Many a dream has come true in the MasterChef Australia kitchen, but at no time was this more obvious than in Thursday night's episode. Contestant Sumeet Saigal won the coveted Immunity Challenge, which not only secured her spot in the top 10 but also gave her something she's been dreaming of her whole life: a sauce of her own creation hitting Coles shelves nationwide.
During the challenge set by celebrity judge Curtis Stone, contestants were required to create a fusion sauce. Saigal blew the judges away with her unique blend of Italian and Indian flavours, featuring meatballs and naan with oregano chilli butter. Saigal's win means that her winning recipe will now be hitting Coles shelves nationwide, with shoppers able to add her recipe to their shopping trolleys very soon.
For Saigal, the win is a physical manifestation of her cooking dreams. "That is absolutely every dream that I've had," she tells Refinery29 Australia. "Every food dream that I've had, this is far more magnificent a manifestation of it."
And a manifestation, it is. For Saigal, the idea of packaging up and selling an Indian sauce was so important that she had even come up with potential branding for it during her MasterChef application.
"If there was one challenge I had to win in this competition, this was the one for me," Saigal says. "The sauce has always been my thing... It's been on my application form with my sauce bottles. I've had a vision for it. I've had such a clear food dream. I literally had my branding done up in my mind and the whole proposition page done up! It was such a clear idea for me in my mind."

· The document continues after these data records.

--- src/rtl/hazard_control_unit.sv ---
// Hazard control for a classic 5-stage MIPS pipeline: load-use stall, redirect flush
// and EX-stage operand forwarding, driven from a private shadow copy of EX/MEM/WB.
module hazard_control_unit #(
    parameter int STALL_CNT_W = 16
) (
    input  logic                   clk,
    input  logic                   reset,
    input  logic                   id_valid,
    input  logic [4:0]             id_rs,
    input  logic [4:0]             id_rt,
    input  logic                   id_use_rs,
    input  logic                   id_use_rt,
    input  logic                   id_reg_write,
    input  logic [4:0]             id_write_reg,
    input  logic                   id_mem_read,
    input  logic                   ex_redirect,
    output logic                   pc_write,
    output logic                   if_id_write,
    output logic                   if_id_flush,
    output logic                   id_ex_bubble,
    output logic [1:0]             fwd_a,
    output logic [1:0]             fwd_b,
    output logic [STALL_CNT_W-1:0] stall_count
);

    typedef struct packed {
        logic       valid;
        logic       reg_write;
        logic [4:0] write_reg;
        logic       mem_read;
    } dst_t;

    typedef struct packed {
        dst_t       dst;
        logic [4:0] rs;
        logic [4:0] rt;
        logic       use_rs;
        logic       use_rt;
    } ex_t;

    ex_t                    ex_q, ex_d;
    dst_t                   mem_q, wb_q;
    logic [STALL_CNT_W-1:0] cnt_q, cnt_d;
    logic                   load_use, redirect, stall;
    logic                   unused_wb_mem_read;

    // $0 is hard-wired, so a write to it is never a real producer.
    function automatic logic is_src(input dst_t s);
        return s.valid & s.reg_write & (s.write_reg != 5'd0);
    endfunction

    // A load sitting in MEM has no data yet; its value is picked up from WB a cycle later.
    function automatic logic [1:0] fwd_sel(input dst_t mem_s, input dst_t wb_s,
                                           input logic [4:0] r, input logic use_r);
        logic [1:0] sel;
        sel = 2'b00;
        if (use_r && is_src(mem_s) && !mem_s.mem_read && (mem_s.write_reg == r))
            sel = 2'b10;
        else if (use_r && is_src(wb_s) && (wb_s.write_reg == r))
            sel = 2'b01;
        return sel;
    endfunction

    assign unused_wb_mem_read = wb_q.mem_read;

    always_comb begin
        load_use = reset & id_valid & is_src(ex_q.dst) & ex_q.dst.mem_read &
                   ((id_use_rs & (ex_q.dst.write_reg == id_rs)) |
                    (id_use_rt & (ex_q.dst.write_reg == id_rt)));
        redirect = reset & ex_redirect;
        stall    = load_use & ~redirect;

        pc_write     = ~stall;
        if_id_write  = ~stall;
        if_id_flush  = redirect;
        id_ex_bubble = stall | redirect;
        fwd_a        = fwd_sel(mem_q, wb_q, ex_q.rs, ex_q.use_rs);
        fwd_b        = fwd_sel(mem_q, wb_q, ex_q.rt, ex_q.use_rt);
    end

    always_comb begin
        ex_d               = '0;
        ex_d.dst.valid     = id_valid;
        ex_d.dst.reg_write = id_reg_write;
        ex_d.dst.write_reg = id_write_reg;
        ex_d.dst.mem_read  = id_mem_read;
        ex_d.rs            = id_rs;
        ex_d.rt            = id_rt;
        ex_d.use_rs        = id_use_rs;
        ex_d.use_rt        = id_use_rt;
        if (id_ex_bubble)
            ex_d = '0;

        cnt_d = cnt_q;
        if (stall && (cnt_q != {STALL_CNT_W{1'b1}}))
            cnt_d = cnt_q + 1'b1;
    end

    always_ff @(posedge clk or negedge reset) begin
        if (!reset) begin
            ex_q  <= '0;
            mem_q <= '0;
            wb_q  <= '0;
            cnt_q <= '0;
        end else begin
            wb_q  <= mem_q;
            mem_q <= ex_q.dst;
            ex_q  <= ex_d;
            cnt_q <= cnt_d;
        end
    end

    assign stall_count = cnt_q;

endmodule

With this clarity of vision, Saigal knew that she had to win this challenge. "When I walked into that challenge that day, I just thought to myself, this is the one for me to win," she tells us. "This was it."
The home cook shares that she's still grappling with the magnitude of that win. "To have won it, it's much more magnificent than my wildest dreams," she says. "It's such a beautiful moment and such a 'pinch me' moment. It took me two or three days after for it to sink in that it actually happened. It's pretty special."

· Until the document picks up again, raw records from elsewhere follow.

<file path="config.mk">
export PLATFORM = sky130hd
export DESIGN_NAME = sound_event_queue
export DESIGN_NICKNAME = d
export VERILOG_FILES = /design/src/rtl/sound_pkg.sv /design/src/rtl/sound_ev_fifo.sv /design/src/rtl/sound_event_queue.sv
export SDC_FILE = /design/constraint.sdc
export NUM_CORES = 1
export LEC_CHECK = 0
export CORE_UTILIZATION = 25
export CTS_BUF_LIST = sky130_fd_sc_hd__clkbuf_16
export CTS_CLUSTER_SIZE = 24
export DETAILED_ROUTE_END_ITERATION = 6
export PLACE_DENSITY = 0.54
export SKIP_CTS_REPAIR_TIMING = 1
export SKIP_LAST_GASP = 1
export SLEW_MARGIN = 20
export SYNTH_ARGS = -nofsm -noshare
export SYNTH_HDL_FRONTEND = slang
export SYNTH_SLANG_ARGS = --single-unit
export TNS_END_PERCENT = 20
</file>
<file path="constraint.sdc">
create_clock -name clk -period 2.37 [get_ports clk]
set_input_delay 0.474 -clock clk [delete_from_list [all_inputs] [get_ports clk]]
set_output_delay 0.474 -clock clk [all_outputs]
set_load 0.05 [all_outputs]
</file>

Saigal, who came to Australia from India in 1998, explains that during her time in Australia, she has witnessed the Indian food scene change. However, she still finds that Indian food tends to get "typecast" in a particular way.
"It's sort of like [people think] Indian foods are too difficult to make, or it's complicated to do. There's too many spices, it's a whole long process. It's easier to go to a restaurant and eat the meal," she says.

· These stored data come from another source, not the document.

==> src/rtl/ntt_pair_scheduler.sv <==
// Stage/pair sequencer for the in-place radix-2 NTT (CT) / INTT (GS) datapath:
// issues one butterfly pair read plus twiddle index per cycle, then write-back.
module ntt_pair_scheduler
    import ntt_pair_scheduler_pkg::*;
#(
    parameter int unsigned LOG_N    = LOG_N_DEF,
    parameter int unsigned PIPE_LAT = PIPE_LAT_DEF
) (
    input  logic             clk_i,
    input  logic             rst_i,
    input  logic             start_i,
    input  logic             select_i,
    output logic             mode_o,
    output logic             rd_en_o,
    output logic [LOG_N-1:0] rd_addr_1_o,
    output logic [LOG_N-1:0] rd_addr_2_o,
    output logic [LOG_N-1:0] tw_addr_o,
    output logic             wr_en_o,
    output logic [LOG_N-1:0] wr_addr_1_o,
    output logic [LOG_N-1:0] wr_addr_2_o,
    output logic             busy_o,
    output logic             done_o
);

    localparam int unsigned LTW = $clog2(LOG_N + 1);
    localparam int unsigned KW  = LOG_N - 1;
    localparam int unsigned DW  = (PIPE_LAT > 1) ? $clog2(PIPE_LAT) : 1;

    localparam logic [LTW-1:0]   LT_MAX = LTW'(LOG_N - 1);
    localparam logic [DW-1:0]    D_LAST = DW'(PIPE_LAT - 1);
    localparam logic [LOG_N-1:0] ONE    = LOG_N'(1);

    state_e           state_q, state_d;
    logic [LTW-1:0]   s_q, s_d;
    logic [KW-1:0]    k_q, k_d;
    logic [DW-1:0]    d_q, d_d;
    logic             mode_q, mode_d;

    logic             rd_en_q, rd_en_d;
    logic [LOG_N-1:0] rd_a1_q, rd_a1_d;
    logic [LOG_N-1:0] rd_a2_q, rd_a2_d;
    logic [LOG_N-1:0] tw_q, tw_d;
    logic             busy_q, busy_d;
    logic             done_q, done_d;

    logic [LTW-1:0]   lt;
    logic [LOG_N-1:0] k_ext, i_w, j_w, a1_w;

    // Outputs are registered from next-state values so they line up with the state they describe.
    always_ff @(posedge clk_i) begin
        if (rst_i) begin
            state_q <= ST_IDLE;
            s_q     <= '0;
            k_q     <= '0;
            d_q     <= '0;
            mode_q  <= MODE_NTT;
            rd_en_q <= 1'b0;
            rd_a1_q <= '0;
            rd_a2_q <= '0;
            tw_q    <= '0;
            busy_q  <= 1'b0;
            done_q  <= 1'b0;
        end else begin
            state_q <= state_d;
            s_q     <= s_d;
            k_q     <= k_d;
            d_q     <= d_d;
            mode_q  <= mode_d;
            rd_en_q <= rd_en_d;
            rd_a1_q <= rd_a1_d;
            rd_a2_q <= rd_a2_d;
            tw_q    <= tw_d;
            busy_q  <= busy_d;
            done_q  <= done_d;
        end
    end

    always_comb begin
        state_d = state_q;
        s_d     = s_q;
        k_d     = k_q;
        d_d     = d_q;
        mode_d  = mode_q;
        unique case (state_q)
            ST_IDLE: begin
                if (start_i) begin
                    state_d = ST_ISSUE;
                    mode_d  = select_i;
                    s_d     = '0;
                    k_d     = '0;
                end
            end
            ST_ISSUE: begin
                if (k_q == '1) begin
                    state_d = ST_DRAIN;
                    d_d     = '0;
                end else begin
                    k_d = k_q + 1'b1;
                end
            end
            // Hold off the next stage until its last write-back has landed.
            ST_DRAIN: begin
                if (d_q == D_LAST) begin
                    if (s_q == LT_MAX) begin
                        state_d = ST_DONE;
                    end else begin
                        state_d = ST_ISSUE;
                        s_d     = s_q + 1'b1;
                        k_d     = '0;
                    end
                end else begin
                    d_d = d_q + 1'b1;
                end
            end
            ST_DONE: state_d = ST_IDLE;
            default: state_d = ST_IDLE;
        endcase
    end

    always_comb begin
        lt    = (mode_d == MODE_INTT) ? s_d : (LT_MAX - s_d);
        k_ext = {1'b0, k_d};
        i_w   = k_ext >> lt;
        j_w   = k_ext & ((ONE << lt) - ONE);
        a1_w  = (i_w << (lt + LTW'(1))) | j_w;

        rd_en_d = (state_d == ST_ISSUE);
        rd_a1_d = rd_en_d ? a1_w : '0;
        rd_a2_d = rd_en_d ? (a1_w | (ONE << lt)) : '0;
        // n >> (lt+1) written as a shift of one to stay within log_n bits.
        tw_d    = rd_en_d ? ((ONE << (LT_MAX - lt)) + i_w) : '0;
        busy_d  = (state_d == ST_ISSUE) || (state_d == ST_DRAIN);
        done_d  = (state_d == ST_DONE);
    end

    ntt_wb_delay #(
        .LOG_N    (LOG_N),
        .PIPE_LAT (PIPE_LAT)
    ) u_wb_delay (
        .clk_i    (clk_i),
        .rst_i    (rst_i),
        .valid_i  (rd_en_q),
        .addr_1_i (rd_a1_q),
        .addr_2_i (rd_a2_q),
        .valid_o  (wr_en_o),
        .addr_1_o (wr_addr_1_o),
        .addr_2_o (wr_addr_2_o)
    );

    assign mode_o      = mode_q;
    assign rd_en_o     = rd_en_q;
    assign rd_addr_1_o = rd_a1_q;
    assign rd_addr_2_o = rd_a2_q;
    assign tw_addr_o   = tw_q;
    assign busy_o      = busy_q;
    assign done_o      = done_q;

endmodule

==> config.mk <==
export PLATFORM = sky130hd
export DESIGN_NAME = ntt_pair_scheduler
export DESIGN_NICKNAME = d
export VERILOG_FILES = /design/src/rtl/ntt_pair_scheduler_pkg.sv /design/src/rtl/ntt_pair_scheduler_wb_delay.sv /design/src/rtl/ntt_pair_scheduler.sv
export SDC_FILE = /design/constraint.sdc
export NUM_CORES = 1
export LEC_CHECK = 0
export CORE_MARGIN = 8
export CORE_UTILIZATION = 57
export CTS_CLUSTER_SIZE = 28
export DETAILED_ROUTE_END_ITERATION = 8
export GPL_ROUTABILITY_DRIVEN = 0
export HOLD_SLACK_MARGIN = 0.02
export PLACE_DENSITY = 0.8
export REMOVE_ABC_BUFFERS = 1
export SLEW_MARGIN = 20
export SYNTH_ARGS = -nofsm -noshare
export SYNTH_HDL_FRONTEND = slang
export SYNTH_SLANG_ARGS = --single-unit
==> constraint.sdc <==
create_clock -name clk_i -period 11.65 [get_ports clk_i]
set_input_delay 3.495 -clock clk_i [delete_from_list [all_inputs] [get_ports clk_i]]
set_output_delay 3.495 -clock clk_i [all_outputs]
set_load 0.02 [all_outputs]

But she says that seeing her sauce in Coles stores takes her one step closer to her ultimate goal, which is to break down stereotypes about Indian cooking — and to bring it into every home.
"For me, it's always been a very clear dream to have everyone really enjoy that style of Indian food, where you can see the versatility of it," she explains. "It's not, 'Oh my gosh, it's too spicy', or 'I can only have it on a cold winter's night'. But more that you can actually use Indian spices and Indian flavours in different meals and have a nice, milder, more wholesome [dish] and actually enjoy the beauty of the delicacy of the spices."
Saigal says that often when people think of Indian food, they think of it as being homogenous. "It's like saying 'European food', but it is so different — every country in Europe has a different style of cooking. The same is true with India," she says. "I feel like when it's boxed into one thing, it's an incorrect way to look at that cuisine because there are so many different aspects to it."
Sharing India's history, Saigal explains that the food there has many influences, including Portuguese, French, Dutch, British and Mughal. "There's so much influence that has been brought into the country and taken out of the country. It's really an exploration from the South to the North," she says. "That's the stereotype that needs to be broken and understood."